Related content: How to Build Healthier Work Environments
Asking your current employees what they love about your company is going to be the best resource for crafting a strong EVP statement. If you discover that most employees rate the CEO negatively (pro tip: take a look at your company’s Glassdoor reviews), but they love their own autonomy and that they’re not micromanaged, your EVP could focus on the fact that your employees are empowered to make their own decisions, to take risks without consequences, that they feel their creativity is rewarded and so on.
An employee survey can also help you identify what you could easily fix from a human resources perspective. Some years ago, I consulted for a company CEO who loved to promote the fact that he met one-on-one with every single employee, every quarter. However, employees didn’t exactly see these meetings as a benefit. Perhaps because the company had a large millennial employee base, employees felt that these one-on-ones with their CEO was akin to being “called to the principal’s office.” They took every suggestion or comment during these meetings as criticism. When asked what they preferred, the answer was more communication with their direct supervisors. Did they care whether or not the CEO knew them personally or understood what they did at the company? No. They cared about whether or not the CEO was equipped to steer the company in a positive direction that would make an impact on the company’s bottom line. The result? No more one-on-one meetings, more regular and transparent updates from the CEO on the financial health of the company.

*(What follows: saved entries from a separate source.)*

==> src/sync_slave_serial_port_consts.svh <==
// Register offsets, field positions and reset values of the serial port
`ifndef SYNC_SLAVE_SERIAL_PORT_CONSTS_SVH
`define SYNC_SLAVE_SERIAL_PORT_CONSTS_SVH

`define CORE_INT_CTRL_OFS 8'h00
`define PERIPH_INT_EN_OFS 8'h04
`define PERIPH_INT_FLAG_OFS 8'h08
`define RX_STAT_CTRL_OFS 8'h0c
`define PORT_C_DIR_OFS 8'h10
`define TX_DATA_BUF_OFS 8'h14
`define TX_STAT_CTRL_OFS 8'h18
`define RX_DATA_BUF_OFS 8'h1c

`define GLOBAL_INT_EN_BIT 7
`define PERIPH_INT_EN_BIT 6
`define RX_INT_EN_BIT 5
`define TX_INT_EN_BIT 4
`define RX_FLAG_BIT 5
`define TX_FLAG_BIT 4

`define PORT_EN_BIT 7
`define RX_NINE_EN_BIT 6
`define SINGLE_RX_BIT 5
`define CONT_RX_BIT 4
`define ADDR_DET_BIT 3
`define OVERRUN_BIT 1
`define RX_NINTH_BIT 0

`define CLK_SRC_BIT 7
`define TX_NINE_EN_BIT 6
`define TX_EN_BIT 5
`define SYNC_MODE_BIT 4
`define BAUD_HIGH_BIT 2
`define TX_SHIFT_EMPTY_BIT 1
`define TX_NINTH_BIT 0

`define CORE_INT_CTRL_RST 8'h00
`define PERIPH_INT_EN_RST 8'h00
`define PORT_C_DIR_RST 8'hff
`define RX_STAT_CTRL_RST 8'h00
`define TX_STAT_CTRL_RST 8'h02

`define CHAR_BITS_SHORT 4'h8
`define CHAR_BITS_LONG 4'h9
`define RX_FIFO_DEPTH 2

`endif

==> src/sync_slave_serial_port_pkg.sv <==
// Types shared by the serial port design
`default_nettype none
package sync_slave_serial_port_pkg;
  typedef enum logic [1:0] {
    TX_IDLE = 2'b00,
    TX_SHIFT = 2'b01
  } tx_state_t;
  typedef enum logic [1:0] {
    RX_OFF = 2'b00,
    RX_SHIFT = 2'b01,
    RX_OVERRUN = 2'b11
  } rx_state_t;
endpackage
`default_nettype wire

==> src/char_fifo.sv <==
// Small shift-down character buffer with registered head
`default_nettype none
module char_fifo #(
  parameter int WIDTH = 9,
  parameter int DEPTH = 2
) (
  input wire logic clk_i, // System clock
  input wire logic rst_i, // Synchronous reset
  input wire logic push_i, // Store data_i
  input wire logic [WIDTH-1:0] data_i, // Character in
  input wire logic pop_i, // Drop head
  output logic [WIDTH-1:0] head_o, // Oldest character
  output logic empty_o, // No character held
  output logic full_o // No room left
);
  localparam int CW = $clog2(DEPTH + 1);
  localparam logic [CW-1:0] DEPTH_C = CW'(DEPTH);
  logic [WIDTH-1:0] slot [DEPTH];
  logic [CW-1:0] count;
  logic do_pop;
  logic do_push;
  logic [CW-1:0] wr_idx;

  assign do_pop = pop_i && (count != '0);
  assign do_push = push_i && ((count != DEPTH_C) || do_pop);
  assign wr_idx = do_pop ? count - CW'(1) : count;
  assign head_o = slot[0];
  assign empty_o = (count == '0);
  assign full_o = (count == DEPTH_C);

  always_ff @(posedge clk_i) begin
    if (rst_i) begin
      count <= '0;
    end else if (do_push && !do_pop) begin
      count <= count + CW'(1);
    end else if (do_pop && !do_push) begin
      count <= count - CW'(1);
    end
  end

  for (genvar i = 0; i < DEPTH; i++) begin : g_slot
    localparam logic [CW-1:0] IDX = CW'(i);
    always_ff @(posedge clk_i) begin
      if (rst_i) begin
        slot[i] <= '0;
      end else if (do_push && wr_idx == IDX) begin
        slot[i] <= data_i;
      end else if (do_pop) begin
        slot[i] <= (i < DEPTH - 1) ? slot[(i + 1) % DEPTH] : slot[i];
      end
    end
  end
endmodule
`default_nettype wire

==> src/sync_slave_serial_port.sv <==
// Synchronous slave serial port with Wishbone register access
//
// Local design decisions: the Wishbone slave port and the address map.
`include "sync_slave_serial_port_consts.svh"
`default_nettype none
module sync_slave_serial_port (
  input wire logic clk_i, // System clock, 40 MHz
  input wire logic rst_i, // Synchronous reset, active high
  input wire logic wb_cyc_i, // Wishbone cycle
  input wire logic wb_stb_i, // Wishbone strobe
  input wire logic wb_we_i, // Wishbone write
  input wire logic [7:0] wb_adr_i, // Byte address
  input wire logic [3:0] wb_sel_i, // Byte lanes
  input wire logic [31:0] wb_dat_i, // Write data
  output logic [31:0] wb_dat_o, // Read data
  output logic wb_ack_o, // Wishbone acknowledge
  input wire logic link_clock_pin_i, // Clock pin level
  output logic link_clock_pin_o, // Clock pin drive value
  output logic link_clock_pin_oe_o, // Clock pin drive enable
  input wire logic link_data_pin_i, // Data pin level
  output logic link_data_pin_o, // Data pin drive value
  output logic link_data_pin_oe_o, // Data pin drive enable
  input wire logic sleep_i, // Core is sleeping
  output logic wake_o, // Wake the core
  output logic interrupt_o // Vector to service routine
);
  logic [7:0] core_interrupt_control;
  logic [7:0] peripheral_interrupt_enables;
  logic [7:0] port_c_direction;
  logic [7:3] rx_ctrl;
  logic [7:0] tx_ctrl;
  logic [2:0] clk_sync;
  logic [1:0] dat_sync;
  logic lead_edge;
  logic trail_edge;
  logic slave_mode;
  logic tx_mode;
  logic rx_mode;
  logic wb_req;
  logic wb_wr;
  logic [31:0] next_rd_data;
  sync_slave_serial_port_pkg::tx_state_t tx_state;
  sync_slave_serial_port_pkg::rx_state_t rx_state;
  logic [8:0] transmit_data_buffer;
  logic txbuf_full;
  logic [8:0] transmit_shift_register;
  logic [3:0] tx_left;
  logic tx_load;
  logic tx_end;
  logic wr_txbuf;
  logic [8:0] receive_shift_register;
  logic [3:0] rx_count;
  logic [3:0] rx_last;
  logic [8:0] next_rx_shift;
  logic rx_done;
  logic rx_push;
  logic rd_rxbuf;
  logic [8:0] rx_head;
  logic rx_empty;
  logic rx_full;
  logic transmit_buffer_empty_flag;
  logic receive_complete_flag;
  logic overrun_error_flag;
  logic pending;

  function automatic logic hit(input logic [7:0] adr, input logic [7:0] ofs);
    hit = (adr[7:2] == ofs[7:2]);
  endfunction

  // Pins are asynchronous to clk_i
  always_ff @(posedge clk_i) begin
    if (rst_i) begin
      clk_sync <= 3'h0;
      dat_sync <= 2'h0;
    end else begin
      clk_sync <= {clk_sync[1:0], link_clock_pin_i};
      dat_sync <= {dat_sync[0], link_data_pin_i};
    end
  end
  // Idle-low link clock: rising is leading, falling trailing
  assign lead_edge = clk_sync[1] && !clk_sync[2];
  assign trail_edge = !clk_sync[1] && clk_sync[2];

  assign slave_mode = rx_ctrl[`PORT_EN_BIT] && tx_ctrl[`SYNC_MODE_BIT] && !tx_ctrl[`CLK_SRC_BIT];
  assign rx_mode = slave_mode && rx_ctrl[`CONT_RX_BIT];
  assign tx_mode = slave_mode && tx_ctrl[`TX_EN_BIT]
    && !rx_ctrl[`CONT_RX_BIT] && !rx_ctrl[`SINGLE_RX_BIT];

  assign link_clock_pin_o = 1'b0;
  assign link_clock_pin_oe_o = 1'b0;
  assign link_data_pin_oe_o = tx_mode;

  // Wishbone slave, one wait state
  assign wb_req = wb_cyc_i && wb_stb_i && !wb_ack_o;
  assign wb_wr = wb_req && wb_we_i && wb_sel_i[0];
  assign wr_txbuf = wb_wr && hit(wb_adr_i, `TX_DATA_BUF_OFS);
  assign rd_rxbuf = wb_req && !wb_we_i && hit(wb_adr_i, `RX_DATA_BUF_OFS);

  always_ff @(posedge clk_i) begin
    if (rst_i) begin
      wb_ack_o <= 1'b0;
      wb_dat_o <= 32'h0;
    end else begin
      wb_ack_o <= wb_req;
      if (wb_req && !wb_we_i) begin
        wb_dat_o <= next_rd_data;
      end
    end
  end

  always_ff @(posedge clk_i) begin
    if (rst_i) begin
      core_interrupt_control <= `CORE_INT_CTRL_RST;
      peripheral_interrupt_enables <= `PERIPH_INT_EN_RST;
      port_c_direction <= `PORT_C_DIR_RST;
      rx_ctrl <= 5'(`RX_STAT_CTRL_RST >> 3);
      tx_ctrl <= `TX_STAT_CTRL_RST;
    end else if (wb_wr) begin
      if (hit(wb_adr_i, `CORE_INT_CTRL_OFS)) begin
        core_interrupt_control <= wb_dat_i[7:0];
      end else if (hit(wb_adr_i, `PERIPH_INT_EN_OFS)) begin
        peripheral_interrupt_enables <= wb_dat_i[7:0];
      end else if (hit(wb_adr_i, `PORT_C_DIR_OFS)) begin
        port_c_direction <= wb_dat_i[7:0];
      end else if (hit(wb_adr_i, `RX_STAT_CTRL_OFS)) begin
        rx_ctrl <= wb_dat_i[7:3];
      end else if (hit(wb_adr_i, `TX_STAT_CTRL_OFS)) begin
        tx_ctrl <= wb_dat_i[7:0];
      end
    end
  end

  always_comb begin
    next_rd_data = 32'h0;
    if (hit(wb_adr_i, `CORE_INT_CTRL_OFS)) begin
      next_rd_data[7:0] = core_interrupt_control;
    end else if (hit(wb_adr_i, `PERIPH_INT_EN_OFS)) begin
      next_rd_data[7:0] = peripheral_interrupt_enables;
    end else if (hit(wb_adr_i, `PERIPH_INT_FLAG_OFS)) begin
      next_rd_data[`RX_FLAG_BIT] = receive_complete_flag;
      next_rd_data[`TX_FLAG_BIT] = transmit_buffer_empty_flag;
    end else if (hit(wb_adr_i, `RX_STAT_CTRL_OFS)) begin
      next_rd_data[7:3] = rx_ctrl;
      next_rd_data[`OVERRUN_BIT] = overrun_error_flag;
      next_rd_data[`RX_NINTH_BIT] = rx_head[8];
    end else if (hit(wb_adr_i, `PORT_C_DIR_OFS)) begin
      next_rd_data[7:0] = port_c_direction;
    end else if (hit(wb_adr_i, `TX_STAT_CTRL_OFS)) begin
      next_rd_data[7:0] = tx_ctrl;
      next_rd_data[3] = 1'b0;
      next_rd_data[`TX_SHIFT_EMPTY_BIT] = (tx_state == sync_slave_serial_port_pkg::TX_IDLE);
    end else if (hit(wb_adr_i, `RX_DATA_BUF_OFS)) begin
      next_rd_data[7:0] = rx_head[7:0];
    end
  end

  // Transmit holding buffer; a write in the load cycle still lands
  assign tx_load = tx_mode && txbuf_full && (tx_state == sync_slave_serial_port_pkg::TX_IDLE);
  always_ff @(posedge clk_i) begin
    if (rst_i) begin
      transmit_data_buffer <= 9'h0;
      txbuf_full <= 1'b0;
    end else if (wr_txbuf) begin
      transmit_data_buffer <= {tx_ctrl[`TX_NINTH_BIT], wb_dat_i[7:0]};
      txbuf_full <= 1'b1;
    end else if (tx_load) begin
      txbuf_full <= 1'b0;
    end
  end
  assign transmit_buffer_empty_flag = !txbuf_full;

  assign tx_end = (tx_state == sync_slave_serial_port_pkg::TX_SHIFT) && trail_edge && (tx_left == 4'h1);
  // Leaving transmit mode drops a partial character
  always_ff @(posedge clk_i) begin
    if (rst_i || !tx_mode) begin
      tx_state <= sync_slave_serial_port_pkg::TX_IDLE;
      transmit_shift_register <= 9'h0;
      tx_left <= 4'h0;
      link_data_pin_o <= 1'b0;
    end else begin
      case (tx_state)
        sync_slave_serial_port_pkg::TX_IDLE: begin
          if (tx_load) begin
            transmit_shift_register <= transmit_data_buffer;
            tx_left <= tx_ctrl[`TX_NINE_EN_BIT] ? `CHAR_BITS_LONG : `CHAR_BITS_SHORT;
            link_data_pin_o <= transmit_data_buffer[0];
            tx_state <= sync_slave_serial_port_pkg::TX_SHIFT;
          end
        end
        default: begin
          if (lead_edge) begin
            link_data_pin_o <= transmit_shift_register[0];
          end
          if (trail_edge) begin
            transmit_shift_register <= transmit_shift_register >> 1;
            tx_left <= tx_left - 4'h1;
            if (tx_left == 4'h1) begin
              tx_state <= sync_slave_serial_port_pkg::TX_IDLE;
            end
          end
        end
      endcase
    end
  end

  // Receiver; the single-receive bit has no effect here
  assign rx_last = rx_ctrl[`RX_NINE_EN_BIT] ? `CHAR_BITS_LONG : `CHAR_BITS_SHORT;
  assign next_rx_shift = {dat_sync[1], receive_shift_register[8:1]};
  assign rx_done = (rx_state == sync_slave_serial_port_pkg::RX_SHIFT) && trail_edge
    && (rx_count + 4'h1 == rx_last);
  // A read in the completing cycle frees a slot, so that is no overrun
  assign rx_push = rx_done && (!rx_full || rd_rxbuf);
  always_ff @(posedge clk_i) begin
    if (rst_i || !rx_mode) begin
      rx_state <= sync_slave_serial_port_pkg::RX_OFF;
      receive_shift_register <= 9'h0;
      rx_count <= 4'h0;
    end else begin
      case (rx_state)
        sync_slave_serial_port_pkg::RX_OFF: begin
          rx_state <= sync_slave_serial_port_pkg::RX_SHIFT;
        end
        sync_slave_serial_port_pkg::RX_SHIFT: begin
          if (trail_edge) begin
            receive_shift_register <= next_rx_shift;
            rx_count <= rx_done ? 4'h0 : rx_count + 4'h1;
            if (rx_done && rx_full && !rd_rxbuf) begin
              rx_state <= sync_slave_serial_port_pkg::RX_OVERRUN;
            end
          end
        end
        default: begin
          rx_state <= sync_slave_serial_port_pkg::RX_OVERRUN;
        end
      endcase
    end
  end
  assign overrun_error_flag = (rx_state == sync_slave_serial_port_pkg::RX_OVERRUN);

  char_fifo #(
    .WIDTH(9),
    .DEPTH(`RX_FIFO_DEPTH)
  ) u_rx_fifo (
    .clk_i(clk_i),
    .rst_i(rst_i),
    .push_i(rx_push),
    .data_i(rx_ctrl[`RX_NINE_EN_BIT] ? next_rx_shift : {1'b0, next_rx_shift[8:1]}),
    .pop_i(rd_rxbuf),
    .head_o(rx_head),
    .empty_o(rx_empty),
    .full_o(rx_full)
  );
  assign receive_complete_flag = !rx_empty;

  assign pending = core_interrupt_control[`PERIPH_INT_EN_BIT]
    && ((peripheral_interrupt_enables[`TX_INT_EN_BIT] && transmit_buffer_empty_flag)
    || (peripheral_interrupt_enables[`RX_INT_EN_BIT] && receive_complete_flag));
  assign wake_o = sleep_i && pending;
  assign interrupt_o = pending && core_interrupt_control[`GLOBAL_INT_EN_BIT];
endmodule
`default_nettype wire

==> config.mk <==
export PLATFORM = sky130hd
export DESIGN_NAME = sync_slave_serial_port
export DESIGN_NICKNAME = d
export VERILOG_FILES = /design/src/sync_slave_serial_port_pkg.sv /design/src/char_fifo.sv /design/src/sync_slave_serial_port.sv
export VERILOG_INCLUDE_DIRS = /design/src /design/src/src
export SDC_FILE = /design/constraint.sdc
export NUM_CORES = 1
export LEC_CHECK = 0
export BUFFER_PORTS_ARGS = -buffer_cell sky130_fd_sc_hd__buf_2
export CAP_MARGIN = 20
export CORE_MARGIN = 10
export CORE_UTILIZATION = 40
export DETAILED_ROUTE_END_ITERATION = 7
export GPL_TIMING_DRIVEN = 1
export SYNTH_ARGS = -nofsm -noshare
export SYNTH_HDL_FRONTEND = slang
export SYNTH_HIERARCHICAL = 1
export SYNTH_SLANG_ARGS = --single-unit
==> constraint.sdc <==
create_clock -name clk_i -period 2.65 [get_ports clk_i]
set_input_delay 0.1325 -clock clk_i [delete_from_list [all_inputs] [get_ports clk_i]]
set_output_delay 0.1325 -clock clk_i [all_outputs]
set_load 0.05 [all_outputs]
==> impl_summary.md, run 1 <==
Routing
The via count is 4,290. The number of antenna-violating nets in the routed design is 0. In the final routed layout, each cell accounts on average for 16.9 um. The total wirelength of the detailed-routed design is 13.5 mm. The DRC violation count after routing is 0. Using the TritonRoute via totals, the vias-per-cell ratio works out to 5.38. For this run, the detailed router's first-pass iteration total came to 5. The initial DRC count is 337.

Setup path
The element type at the critical path end is a flip-flop. The critical path goes through ha_1 -> xnor2_1 -> nand3_1 -> or3_1 -> nor2b_4 -> nor4b_4 -> buf_4 -> nand3_1 -> a31oi_1. Of all nets on the critical path, the largest fanout is 9.

At the worst endpoint, the required time is 2840 ps. The arrival time at the worst endpoint is 2580 ps. Among the stages of the critical path, the cell type that occurs most often is sky130_fd_sc_hd__nand3_1. The largest single stage delay on the critical path is 400 ps. The master of the slowest instance on the critical path is sky130_fd_sc_hd__or3_1.

The element type at the critical path start is a flip-flop. The number of cells on the worst reg-to-reg path is 9. The startpoint-to-endpoint class of the critical path is reg2reg.

STA
The worst hold-check slack is 58.3 ps. Setup repair after global routing left no endpoint under its margin. At the pin with the least slew margin, the transition time is 699 ps. For the final routed database, the setup TNS stands at 0 ps. The maximum clock rate is 419 MHz. Setup violations remaining at the end of the flow were counted as 0. After layout, the minimum clock period comes to 2390 ps. The worst slew margin relative to its limit is 53.2%. The number of pins with negative max-slew slack in the final report is 0. The clock tree skew after final layout is 8.06 ps. In the finished design, the share of the clock period the worst path needs comes to 90.1%. The number of failing hold endpoints at the final stage is 0.

Die
The die extent in x is 137 um. The region available for standard cell placement spans 13,400 um^2. The full die area is 18,900 um^2. The die outline height is 137 um. The initialized floorplan defines 42 standard-cell rows. The initial cell density of the core is 41.2%. In this run the count of I/O pins placed on the die edge is 91.

GRT
The first global-routing pass estimated 21.2 mm of wire. After global routing the overflow that remains totals 0. Entering global routing, the biggest net connects 57 pins.

The number of antenna violations at the first check in global routing is 0. The via count of the first global-routing pass is 4,082. The global-route usage over all layers is 14.2%.

Cells and area
The finished cells cover 6130 um^2. The ratio of cells with drive above 1 in the final layout is 15.9%. The number of fillers in the final layout is 1,295. For this run, the post-layout net count is 674. The antenna diode instance count is 0. For this run, the number of standard cells in the final layout without fillers is 797. Relative to the synthesized area, the layout overhead comes to 11.0%. The sequential cells in the finished layout cover a total of 2340 um^2. The area of combinational cells with multiple inputs is 2860 um^2.

Hold path
Along the worst hold path, the cell count comes to 3. The tightest min-delay check is of the in2reg type.

Clock network
Counting the buffers created by CTS gives 9. The buffer depth of the longest clock path is 2. Clock-pin slew was measured on the worst setup and hold paths at 80 ps.

The level count of the clock H-tree is 3. The clock insertion delay at the later pin of the skew report is 360 ps. The number of sinks handled by clock tree synthesis is 108.

The library cell used as clock root buffer is sky130_fd_sc_hd__clkbuf_16. TritonCTS built the clock tree. After clock tree synthesis, the setup repair step added 0 buffers.

Synthesis
The share of the synthesized area in the top cell type is 32.7%. The count of cell types in the netlist is 67. Counting flops with a built-in enable in the synthesized netlist gives 18.

The biggest area contributor in the post-synthesis netlist is sky130_fd_sc_hd__dfxtp_1. After synthesis, the mean cell area works out to 9.45 um^2. The post-synthesis instance total is 584. The flip-flop cell with the highest count after synthesis is sky130_fd_sc_hd__dfxtp_1. The cell area after technology mapping is 5520 um^2. The Yosys step of the flow raised 6 warnings. Counting flops and latches in the post-synthesis netlist gives 108. Counting instances in the post-synthesis netlist gives the leading cell types as sky130_fd_sc_hd__dfxtp_1, sky130_fd_sc_hd__nor2_1, sky130_fd_sc_hd__mux2i_1, sky130_fd_sc_hd__nand2_1, sky130_fd_sc_hd__nand3b_1.

The portion of the post-synthesis area used by sequential elements is 42.4%. Counting flops with an async set or reset pin after synthesis yields a share of 0%. Among all cell types in the netlist, the one instantiated most often is sky130_fd_sc_hd__dfxtp_1.

Yosys attributes the largest share of cell area to sky130_fd_sc_hd__dfxtp_1, sky130_fd_sc_hd__edfxtp_1, sky130_fd_sc_hd__mux2i_1, sky130_fd_sc_hd__nand3b_1, sky130_fd_sc_hd__buf_4.

Placement
During placement, the flow inserted port buffers numbering 35. The instance count after placement with tap cells included is 779. The placed instance area is 5800 um^2. The congestion estimate from routability-driven global placement came to 0.870.

The HPWL after detailed placement is 9.76 mm.

Power
The power consumption is 3.27 mW. VDD sags by at most 415 uV. Summed over all cells, the static leakage comes to 2.23 nW. The power density over the cells is 534 nW/um^2.

Status
The run finished with clean final reports.

Flow run
The number of violations of the max-capacitance limit is 0.
## path summary, 6_finish.rpt
kind	start	end	slack (ps)
max reg2reg	rx_count[0]$_SDFFE_PP0P_	u_rx_fifo/slot[0][5]$_DFFE_PP_	260
max	rx_count[0]$_SDFFE_PP0P_	u_rx_fifo/slot[0][5]$_DFFE_PP_	260
min reg2reg	clk_sync[0]$_SDFF_PP0_	clk_sync[1]$_SDFF_PP0_	440
min	wb_dat_i[2]	tx_ctrl[2]$_SDFFE_PP0P_	60
## flip-flops by register name, indices dropped and copies added, names as in the netlist, 2 cells and up
signal	flops
u_rx_fifo/slot	18
transmit_data_buffer	9
transmit_shift_register	9
core_interrupt_control	8
peripheral_interrupt_enables	8
port_c_direction	8
receive_shift_register	8
wb_dat_o	8
tx_ctrl	6
rx_ctrl	5
rx_count	4
tx_left	4
clk_sync	3
dat_sync	2
rx_state	2
u_rx_fifo/count	2
## cell usage in the layout, fill, tap and decap left out, drive strengths merged, types with 6 or more instances in the layout
cell type,Yosys,final
dfxtp,90,90
buf,45,56
nor2,41,41
mux2i,37,37
nand2,34,34
nand3b,29,29
conb,1,26
nand3,24,24
and2,22,22
nand2b,20,20
a21oi,20,20
nor2b,20,20
o21ai,18,18
edfxtp,18,18
inv,12,17
a31oi,16,16
mux2,12,12
clkbuf,17,9
a211oi,9,9
a211o,8,8
nor3,8,8
or3,7,7
ha,6,6
## metal layers
metal	vias up	wire (um)	part of all wire, %	global-route usage (%)
li1	2099	-	-	-
met5	-	0	0	0
met1	2065	5940	44	17.0
met2	116	6390	48	23.8
met4	0	163	1.2	4.27
met3	10	960	7.1	4.15
## logic make-up after synthesis
family | Yosys count | share of synthesized area (%)
simple gates | 236 | 25.0
fa+ha+maj | 6 | 1.36
buf+inv | 74 | 7.69
flops | 108 | 42.4
mux | 49 | 9.16
other cells | 1 | 0.0680
compound gates | 102 | 13.0
xor+xnor | 8 | 1.27
## stage by stage
| step | setup WS (ps) | utilization (%) |
|---|---|---|
| after floorplan | 229 | - |
| after global placement | 202 | 43.3 |
| after detailed placement | 100 | 43.3 |
| after CTS | 88.8 | 45.6 |
| after global routing | 54.2 | 45.7 |
| final | 262 | 45.7 |
## worst max-delay path: cells and delay by family, from the launching register on
| kind | cells | cell delay (ps) |
|---|---|---|
| xor+xnor | 1 | 180 |
| compound gates | 1 | 220 |
| buf+inv | 1 | 210 |
| flops | 1 | 350 |
| fa+ha+maj | 1 | 240 |
| simple gates | 5 | 1010 |
## area by class of cell
cell class,instances,area share [%]
multi-input combinational,427,46.7
sequential,108,38.2
timing repair buffer,58,5.96
clock buffer,9,3.68
tap,176,3.59
clock inverter,7,1.10
inverter,12,0.735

Key to a great workplace culture: Knowing your employees
Knowing what employees want and value is the foundation of a successful EVP. Just like your consumer brand statement and your mission statement, the EVP helps you convey exactly what your organization offers to its employees. By having an EVP, you also have the clarity you need to drive all other efforts with true intention and purpose. Culturally, it’s good practice to give employees the opportunity to set the bar for your EVP by providing their insights and opinions, making the employer/employee relationship a true partnership.